===== config.mk =====
export PLATFORM = sky130hd
export DESIGN_NAME = art_timer
export DESIGN_NICKNAME = d
export VERILOG_FILES = /design/src/core/art_pkg.sv /design/src/core/art_timer.sv
export SDC_FILE = /design/constraint.sdc
export NUM_CORES = 1
export LEC_CHECK = 0
export BUFFER_PORTS_ARGS = -buffer_cell sky130_fd_sc_hd__buf_4
export CAP_MARGIN = 20
export CORE_ASPECT_RATIO = 0.5
export CORE_MARGIN = 2
export CORE_UTILIZATION = 49
export DETAILED_ROUTE_END_ITERATION = 10
export HOLD_SLACK_MARGIN = 0.15
export PLACE_DENSITY = 0.76
export SETUP_SLACK_MARGIN = 0.2
export SLEW_MARGIN = 5
export SYNTH_ARGS = -nofsm -noshare
export SYNTH_HDL_FRONTEND = slang
export SYNTH_SLANG_ARGS = --single-unit

===== constraint.sdc =====
create_clock -name clk_i -period 2.8 [get_ports clk_i]
set_input_delay 0 -clock clk_i [delete_from_list [all_inputs] [get_ports clk_i]]
set_output_delay 0 -clock clk_i [all_outputs]
set_load 0.05 [all_outputs]

===== src/core/art_pkg.sv =====
// Purpose: Constants and types shared by the auto-reload PWM/capture timer.
// Assumes: APB byte address is four times the register index.
// Notes:   Field positions and reset values live here only.
package art_pkg;
	// ************************************************************
	// Register indices and bus
	// ************************************************************
	localparam int unsigned AW = 10;
	localparam int unsigned DW = 32;
	localparam logic [7:0] IDX_MODE_CTRL = 8'hd5;
	localparam logic [7:0] IDX_FLAGS     = 8'hd6;
	localparam logic [7:0] IDX_CLK_CFG   = 8'hd7;
	localparam logic [7:0] IDX_RELOAD    = 8'hd9;
	localparam logic [7:0] IDX_COMPARE   = 8'hda;
	localparam logic [7:0] IDX_LOAD      = 8'hdb;
	// ************************************************************
	// Field positions
	// ************************************************************
	localparam int unsigned MC_LOAD  = 7;
	localparam int unsigned MC_TEN   = 6;
	localparam int unsigned MC_PWMOE = 5;
	localparam int unsigned MC_EIE   = 4;
	localparam int unsigned MC_COMPARE_IRQ_ENABLE  = 3;
	localparam int unsigned MC_OVERFLOW_IRQ_ENABLE  = 2;
	localparam int unsigned FL_EF    = 2;
	localparam int unsigned FL_CPF   = 1;
	localparam int unsigned FL_OVF   = 0;
	localparam int unsigned CC_PS_LO = 5;
	localparam int unsigned CC_POL   = 3;
	localparam int unsigned CC_EDGE  = 2;
	localparam logic [7:0] MC_RD_MASK = 8'h7f;
	localparam logic [7:0] CC_WR_MASK = 8'hef;
	// ************************************************************
	// Reset values and counts
	// ************************************************************
	localparam logic [7:0] RST_BYTE  = 8'h00;
	localparam logic [6:0] RST_PSC   = 7'h00;
	localparam logic [2:0] RST_FLAGS = 3'h0;
	localparam logic [7:0] CNT_TOP   = 8'hff;
	localparam logic [1:0] DIV3_LAST = 2'h2;
	localparam logic [1:0] DIV3_ZERO = 2'h0;
	localparam logic [6:0] PSC_ONE   = 7'h01;
	localparam logic [7:0] CNT_ONE   = 8'h01;
	localparam logic [1:0] DIV3_ONE  = 2'h1;

	typedef enum logic [1:0] {
		MODE_AUTO   = 2'h0,
		MODE_CAP    = 2'h1,
		MODE_CAPRST = 2'h2,
		MODE_EXTLD  = 2'h3
	} art_mode_t;

	typedef enum logic [1:0] {
		SRC_INT  = 2'h0,
		SRC_DIV3 = 2'h1,
		SRC_PIN  = 2'h2,
		SRC_RSVD = 2'h3
	} art_src_t;

	typedef struct packed {
		logic [7:0]  mode_ctrl;
		logic [7:0]  clk_cfg;
		logic [2:0]  flags;
		logic [7:0]  reload;
		logic [7:0]  compare;
		logic [7:0]  cnt;
		logic [6:0]  psc;
		logic [1:0]  div3;
		logic [2:0]  pin_sync;
		logic        pwm;
		logic [31:0] prdata;
	} art_state_t;
endpackage : art_pkg


===== src/core/art_timer.sv =====
// Purpose: 8-bit auto-reload timer with prescaler, PWM, capture and load modes.
// Assumes: APB slave with zero wait states; timer pin synchronous sampling.
// Notes:   Counter is reached through the load register and the mode register's load command bit.
//
// Our own choices: the APB slave port and the register addresses.
`timescale 1ns/1ns

// Summary of operation
// - Counter is an 8-bit up-counter stepping on each prescaled tick.
// - Clock source is internal clock, internal clock divided by 3, or pin.
// - 7-bit prescaler with eight taps divides by 2 to the n.
// - Enable low freezes prescaler and counter; high lets them count.
// - System reset clears the counter.
// - Writing the load register copies the value into the counter at once.
// - Reading the load register returns the live count; no direct counter access.
// - Every counter load also clears the prescaler.
// - Auto-reload: overflow reloads and sets PWM; compare match clears PWM.
// - Overflow sets a sticky flag; flag with its enable requests interrupt.
// - Compare match sets a sticky flag; flag with its enable requests interrupt.
// - Capture mode: active pin edge copies count and sets external flag.
// - Capture and load modes free-run; overflow sets, match clears PWM.
// - Capture-with-reset mode also clears counter and prescaler on capture.
// - External-load mode: active pin edge loads reload value into counter.
// - Writing 06h to flags clears overflow only, external flag kept.
// - Timer wakes from wait on any source, from stop only on pin clock.
// - Writing zero clears a flag; writing one leaves it unchanged.
// - Clock select codes: internal, divided by 3, pin, fourth reserved.
// - Edge enable zero disables detection; polarity zero rising, one falling.
// - Mode codes: auto-reload, capture, capture with reset, external load.
module art_timer
	import art_pkg::*;
(
	// Clock and reset.
	input  wire logic                  clk_i,
	input  wire logic                  rst_b_i,
	// APB slave.
	input  wire logic                  psel_i,
	input  wire logic                  penable_i,
	input  wire logic                  pwrite_i,
	input  wire logic [art_pkg::AW-1:0] paddr_i,
	input  wire logic [art_pkg::DW-1:0] pwdata_i,
	output logic      [art_pkg::DW-1:0] prdata_o,
	output logic                       pready_o,
	output logic                       pslverr_o,
	// Timer pins.
	input  wire logic                  timer_input_pin_i,
	output logic                       pwm_output_pin_o,
	output logic                       pwm_output_pin_oe_o,
	// Core power state and requests.
	input  wire logic                  wait_mode_i,
	input  wire logic                  stop_mode_i,
	output logic                       irq_o,
	output logic                       wake_o
);
	import art_pkg::*;

	// ************************************************************
	// Helpers
	// ************************************************************
	function automatic logic [AW-1:0] addr_of(input logic [7:0] idx);
		addr_of = {idx, 2'b00};
	endfunction

	function automatic logic is_mapped(input logic [AW-1:0] a);
		is_mapped = (a == addr_of(IDX_MODE_CTRL)) || (a == addr_of(IDX_FLAGS)) ||
			(a == addr_of(IDX_CLK_CFG)) || (a == addr_of(IDX_RELOAD)) ||
			(a == addr_of(IDX_COMPARE)) || (a == addr_of(IDX_LOAD));
	endfunction

	art_state_t s_q;
	art_state_t s_d;

	logic       acc;
	logic       wr;
	logic       wr_mode;
	logic       wr_flags;
	logic       wr_load;
	logic       do_cmd_load;
	logic       src_tick;
	logic       tick;
	logic       ovf_ev;
	logic       cmp_ev;
	logic       edge_ev;
	logic       pin_rise;
	logic       pin_fall;
	logic [6:0] tap_mask;
	logic [7:0] cnt_step;
	art_mode_t  mode;
	art_src_t   src;
	logic [7:0] rd_byte;

	assign mode = art_mode_t'(s_q.mode_ctrl[1:0]);
	assign src  = art_src_t'(s_q.clk_cfg[1:0]);

	// ************************************************************
	// Bus decode
	// ************************************************************
	assign acc         = psel_i && penable_i;
	assign wr          = acc && pwrite_i;
	assign wr_mode     = wr && (paddr_i == addr_of(IDX_MODE_CTRL));
	assign wr_flags    = wr && (paddr_i == addr_of(IDX_FLAGS));
	assign wr_load     = wr && (paddr_i == addr_of(IDX_LOAD));
	assign do_cmd_load = wr_mode && pwdata_i[MC_LOAD];
	assign pready_o    = 1'b1;
	assign pslverr_o   = acc && !is_mapped(paddr_i);

	always_comb begin
		if (paddr_i == addr_of(IDX_MODE_CTRL)) begin
			rd_byte = s_q.mode_ctrl & MC_RD_MASK;
		end else if (paddr_i == addr_of(IDX_FLAGS)) begin
			rd_byte = {5'h00, s_q.flags};
		end else if (paddr_i == addr_of(IDX_CLK_CFG)) begin
			rd_byte = s_q.clk_cfg & CC_WR_MASK;
		end else if (paddr_i == addr_of(IDX_RELOAD)) begin
			rd_byte = s_q.reload;
		end else if (paddr_i == addr_of(IDX_COMPARE)) begin
			rd_byte = s_q.compare;
		end else if (paddr_i == addr_of(IDX_LOAD)) begin
			rd_byte = s_q.cnt;
		end else begin
			rd_byte = RST_BYTE;
		end
	end

	// ************************************************************
	// Clock source, prescaler and edge events
	// ************************************************************
	// Only the second and third sync stages feed the edge detectors.
	assign pin_rise = s_q.pin_sync[1] && !s_q.pin_sync[2];
	assign pin_fall = !s_q.pin_sync[1] && s_q.pin_sync[2];

	// In stop mode the internal sources are frozen; only the pin keeps ticking.
	always_comb begin
		case (src)
			SRC_INT:  src_tick = !stop_mode_i;
			SRC_DIV3: src_tick = !stop_mode_i && (s_q.div3 == DIV3_LAST);
			SRC_PIN:  src_tick = pin_rise;
			default:  src_tick = 1'b0;
		endcase
	end

	assign tap_mask = 7'((8'h01 << s_q.clk_cfg[7:CC_PS_LO]) - 8'h01);
	assign tick     = s_q.mode_ctrl[MC_TEN] && src_tick &&
		((s_q.psc & tap_mask) == tap_mask);
	assign ovf_ev   = tick && (s_q.cnt == CNT_TOP);
	assign cnt_step = (ovf_ev && mode == MODE_AUTO) ? s_q.reload : 8'(s_q.cnt + CNT_ONE);
	assign cmp_ev   = tick && (cnt_step == s_q.compare);
	assign edge_ev  = s_q.clk_cfg[CC_EDGE] &&
		(s_q.clk_cfg[CC_POL] ? pin_fall : pin_rise);

	// ************************************************************
	// Next state
	// ************************************************************
	always_comb begin
		s_d = s_q;
		s_d.pin_sync = {s_q.pin_sync[1:0], timer_input_pin_i};
		if (!stop_mode_i) begin
			s_d.div3 = (s_q.div3 == DIV3_LAST) ? DIV3_ZERO : 2'(s_q.div3 + DIV3_ONE);
		end

		// Prescaler and counter stepping.
		if (s_q.mode_ctrl[MC_TEN] && src_tick) begin
			s_d.psc = 7'(s_q.psc + PSC_ONE);
		end
		if (tick) begin
			s_d.cnt = cnt_step;
			if (ovf_ev && mode == MODE_AUTO) begin
				s_d.psc = RST_PSC;
			end
		end
		if (ovf_ev) begin
			s_d.pwm = 1'b1;
		end
		if (cmp_ev) begin
			s_d.pwm = 1'b0;
		end

		// Pin edge actions win over counting in the same cycle.
		if (edge_ev) begin
			case (mode)
				MODE_CAP: begin
					s_d.reload = s_q.cnt;
				end
				MODE_CAPRST: begin
					s_d.reload = s_q.cnt;
					s_d.cnt    = RST_BYTE;
					s_d.psc    = RST_PSC;
				end
				MODE_EXTLD: begin
					s_d.cnt = s_q.reload;
					s_d.psc = RST_PSC;
				end
				default: begin
				end
			endcase
		end

		// Register writes; software loads win over counting.
		if (wr && paddr_i == addr_of(IDX_CLK_CFG)) begin
			s_d.clk_cfg = pwdata_i[7:0] & CC_WR_MASK;
		end
		if (wr && paddr_i == addr_of(IDX_RELOAD)) begin
			s_d.reload = pwdata_i[7:0];
		end
		if (wr && paddr_i == addr_of(IDX_COMPARE)) begin
			s_d.compare = pwdata_i[7:0];
		end
		if (wr_mode) begin
			s_d.mode_ctrl = pwdata_i[7:0] & MC_RD_MASK;
		end
		if (do_cmd_load) begin
			s_d.cnt = s_q.reload;
			s_d.psc = RST_PSC;
		end
		if (wr_load) begin
			s_d.cnt = pwdata_i[7:0];
			s_d.psc = RST_PSC;
		end

		// Flags: a zero clears, a one keeps, and a new event always wins.
		if (wr_flags) begin
			s_d.flags = s_q.flags & pwdata_i[2:0];
		end
		if (ovf_ev) begin
			s_d.flags[FL_OVF] = 1'b1;
		end
		if (cmp_ev) begin
			s_d.flags[FL_CPF] = 1'b1;
		end
		if (edge_ev) begin
			s_d.flags[FL_EF] = 1'b1;
		end

		// Read data is captured in the setup phase for a zero-wait answer.
		if (psel_i && !penable_i && !pwrite_i) begin
			s_d.prdata = {24'h000000, rd_byte};
		end
	end

	always_ff @(posedge clk_i or negedge rst_b_i) begin
		if (!rst_b_i) begin
			s_q <= '0;
		end else begin
			s_q <= s_d;
		end
	end

	// ************************************************************
	// Outputs
	// ************************************************************
	assign prdata_o            = s_q.prdata;
	assign pwm_output_pin_oe_o = s_q.mode_ctrl[MC_PWMOE];
	assign pwm_output_pin_o    = s_q.mode_ctrl[MC_PWMOE] && s_q.pwm;
	assign irq_o = (s_q.flags[FL_OVF] && s_q.mode_ctrl[MC_OVERFLOW_IRQ_ENABLE]) ||
		(s_q.flags[FL_CPF] && s_q.mode_ctrl[MC_COMPARE_IRQ_ENABLE]) ||
		(s_q.flags[FL_EF] && s_q.mode_ctrl[MC_EIE]);
	assign wake_o = irq_o && (wait_mode_i || (stop_mode_i && src == SRC_PIN));
endmodule // art_timer


==> metrics.md, run 1 <==
| Metric | Value |
|---|---|
| Core Util, Final | `68.0%` |
| Setup Viol. Count Final | `6` |
| Final worst setup slack | `-128 ps` |
| Main synth FF type | `dfrtp_1` |
| H-Tree Depth | `3` |
| Nets | `549` |
| Pwr Density | `645 nW/µm²` |
| Initial DRC count | `502` |
| Core ar. | `7540 µm²` |
| # rows | `22` |
| Avg WL per Cell | `19.9 µm` |
| Congestion Overflow GR | `0` |
| CTS Buffer Depth | `2` |
| Crit path DAT | `3120 ps` |
| Final Max Slew Viols | `0` |
| Synthesized area | `3920 µm²` |
| CP max FO | `4` |
| Reg area | `1550 µm²` |
| Flops & latches, synth | `62` |
| Ys async rst share | `100%` |
| Crit path required time | `approximately 3000 ps` |
| Outcome | `complete, but fails checks` |
| Setup Crit Path Kind | `register to register` |
| Distinct cells, synth | `60` |
| Initial antenna violation count | `0` |
| Fraction of layout cells with a size suffix above 1 | `slightly below 30%` |
| Root buf cell | `clkbuf_16` |
| Total number of vias | `around 3700` |
| ANT nets after route | `0` |
| Violated checks | `setup timing` |
| Initial Util | `between 50 and 60%` |
| FILL cells | `around 550` |
| Total Power | `3310 µW` |
| First-pass GRT wire length | `18.3 mm` |
| Ports | `88` |
| Clock Skew | `4.26 ps` |
| Relative slew margins | `24.2%` |
| Max frequency | `~0.34 GHz` |
| Area of the multi-input gates | `between 2000 and 2500 µm²` |
| Layout overhead on the synthesized area | `30.9%` |
| Sink Count | `62` |
| Number of vias per cell | `slightly above 6` |
| Routability cong. | `0.955` |
| Die ar. | `a little under 9000 µm²` |
| Die Y | `67.2 µm` |
| Post-DP HPWL | `between 7 and 8 mm` |
| Leakage power total | `0.00240 µW` |
| Pin count of the biggest net entering global routing | `63` |
| Routed wire length | `12.1 mm` |
| Vias in the first global route | `3470` |
| CTS tree | `yes` |
| Clk_lat worst skew | `340 ps` |
| Critical Path Source Type | `register` |
| RSZ-0062 raised after global routing | `yes` |
| TritonRoute pass-1 iters | `10` |
| Die W | `130 µm` |
| Post-synth EDFFs | `0` |
| Worst slew pin tran | `1140 ps` |
| # diodes | `0` |
| Seq/Total Area, Yosys | `between 30% and 40%` |
| Final period util | `105%` |
| Max Cap Viol | `0` |
| Port bufs | `38` |
| Post-layout min period | `about 3000 ps` |
| # DRC | `0` |
| Synth warn | `0` |
| CP endpoint kind | `register` |
| Hold Fails Final Rpt | `0` |
| Total GRT Usage | `between 20% and 30%` |
| Synth Instances | `~420` |
| Worst IR Drop VDD | `roughly 350 µV` |
| Worst-path clk slew | `50 ps` |
| Synthesized area per cell | `9.31 µm²` |
| Worst Hold Class | `primary input to register` |
| Num CTS Buffers | `9` |
[per-layer routing]
metal	vias to the layer above	wire, µm	share of wire (%)	GRT usage (%)
met1	1758	4710	39	34.9
li1	1616	-	-	-
met4	0	380	3.1	11.6
met3	44	1580	13	11.1
met2	286	5400	45	45.8
met5	-	0	0	0
[worst max-delay path, cell delays in order (launching register included)]
cell and delay (ps):
dfrtp_1 370, or3_4 400, ha_4 280, nor2_2 30, a31oi_1 140, o211ai_1 230, buf_4 230, or4_4 520
and3_1 210, o211ai_1 270, o41ai_2 100
[power by group]
group / switching, µW / internal, µW / total (µW)
logic: 534 / 411 / 945
clock network: 400 / 822 / 1220
registers: 134 / 1010 / 1140
total: 1070 / 2240 / 3310
[Yosys cell counts, types with 3 or more instances]
master / instances / share of area [%]
nor2b_1: 3 / 0.48
nand4_1: 4 / 0.64
mux2_2: 23 / 6.6
o211ai_1: 3 / 0.57
a32oi_1: 4 / 0.89
xnor2_1: 11 / 2.5
nand2b_1: 3 / 0.48
a21oi_1: 16 / 2.0
o21ai_0: 27 / 3.4
a21o_1: 4 / 0.77
buf_4: 33 / 6.3
nand2_1: 38 / 3.6
nor2_1: 34 / 3.3
and2_1: 4 / 0.64
o2111ai_1: 4 / 0.89
o41ai_1: 7 / 1.6
dfrtp_1: 62 / 40
a221oi_1: 4 / 0.89
a222oi_1: 4 / 1.0
nand3_1: 15 / 1.9
nor3b_1: 4 / 0.77
xor2_1: 5 / 1.1
and3_1: 7 / 1.1
mux2i_1: 13 / 3.3
ha_1: 6 / 1.9
a31oi_1: 8 / 1.3
or3_1: 4 / 0.64
clkbuf_1: 17 / 1.6
o22ai_1: 3 / 0.48
inv_1: 13 / 1.2
[final timing paths]
kind,cells after the start,from,slack [ps],to
min reg2reg,0,s_d[34],350,s_d[35]
max in group asynchronous,2,rst_b_i,2000,s_q[59]
min,5,paddr_i[0],200,s_q[71]
max,10,s_q[78],-130,s_q[70]
max reg2reg,10,s_q[78],-130,s_q[70]
min in group asynchronous,2,rst_b_i,300,s_q[74]
[per-stage QoR]
step           area [µm²]  TNS (ps)  hold slack (ps)  cells  setup WS (ps)
5_1_grt              5130     -1400              229    605           -224
3_5_place_dp         4300      -241              113    564           -135
2_1_floorplan        4020     -38.3             -296    444          -38.3
3_3_place_gp         4300     -58.8              115    564          -58.8
6_report             5130      -644              204    605           -128
4_1_cts              5020     -61.6              176    602          -50.7
[what timing repair did]
action	4_1_cts	5_1_grt
gates cloned	1	0
endpoints found under the hold margin	112	0
pin swaps	27	17
hold buffers	15	0
gates resized for setup	29	20
endpoints found under the setup margin	16	18
setup buffers	7	3
[flip-flops by register name, indices dropped and copies added (netlist names)]
| register | cells |
|---|---|
| mode | 2 |
| s_d | 2 |
| s_q | 49 |
| prdata_o | 8 |
| pwm_output_pin_oe_o | 1 |
[kinds of logic (layout without fill, tap and decap cells)]
| logic type | Yosys count | count (layout) | share of synthesized area, % |
|---|---|---|---|
| and+or+nand+nor | 129 | 129 | 16.1 |
| xor gates and xnor gates | 16 | 16 | 3.57 |
| other | 2 | 25 | 0.192 |
| buffers and inverters | 66 | 119 | 9.70 |
| DFF | 62 | 62 | 39.6 |
| AOI/OAI and AO/OA | 102 | 102 | 18.0 |
| adders and majority gates | 6 | 6 | 1.92 |
| muxes | 38 | 38 | 10.9 |
[area by class of cell]
cell class	count	area share [%]
clock buffer	12	5.00
timing repair buffer	91	15.9
sequential	62	30.2
inverter	13	1.05
clock inverter	3	1.32
tap	108	2.63
multi-input combinational	316	43.9
[cell usage in the layout, fill, tap and decap left out, types with 4 or more instances in the layout]
master,Yosys,layout
a221oi_1,4,4
nand2_1,38,36
a222oi_1,4,4
dfrtp_1,62,62
conb_1,2,25
and2_1,4,4
mux2i_1,13,13
a21o_1,4,4
buf_6,1,8
nor2_1,34,30
o41ai_1,7,4
o21ai_0,27,25
a21oi_2,0,4
dlygate4sd3_1,0,15
nand3_1,15,13
and3_1,7,7
buf_4,33,63
xor2_1,5,4
nand4_1,4,4
ha_1,6,5
inv_1,13,12
a31oi_1,8,8
xnor2_1,11,11
clkbuf_16,0,9
mux2_2,23,23
a21oi_1,16,12
Note: power is estimated with default switching activity, not from simulation.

**Required action**
Begin with the first line of the data above and, please, print each line exactly until you have printed the line containing "export CORE_MARGIN = 2"; print nothing else.

**Response area**
===== config.mk =====
export PLATFORM = sky130hd
export DESIGN_NAME = art_timer
export DESIGN_NICKNAME = d
export VERILOG_FILES = /design/src/core/art_pkg.sv /design/src/core/art_timer.sv
export SDC_FILE = /design/constraint.sdc
export NUM_CORES = 1
export LEC_CHECK = 0
export BUFFER_PORTS_ARGS = -buffer_cell sky130_fd_sc_hd__buf_4
export CAP_MARGIN = 20
export CORE_ASPECT_RATIO = 0.5
export CORE_MARGIN = 2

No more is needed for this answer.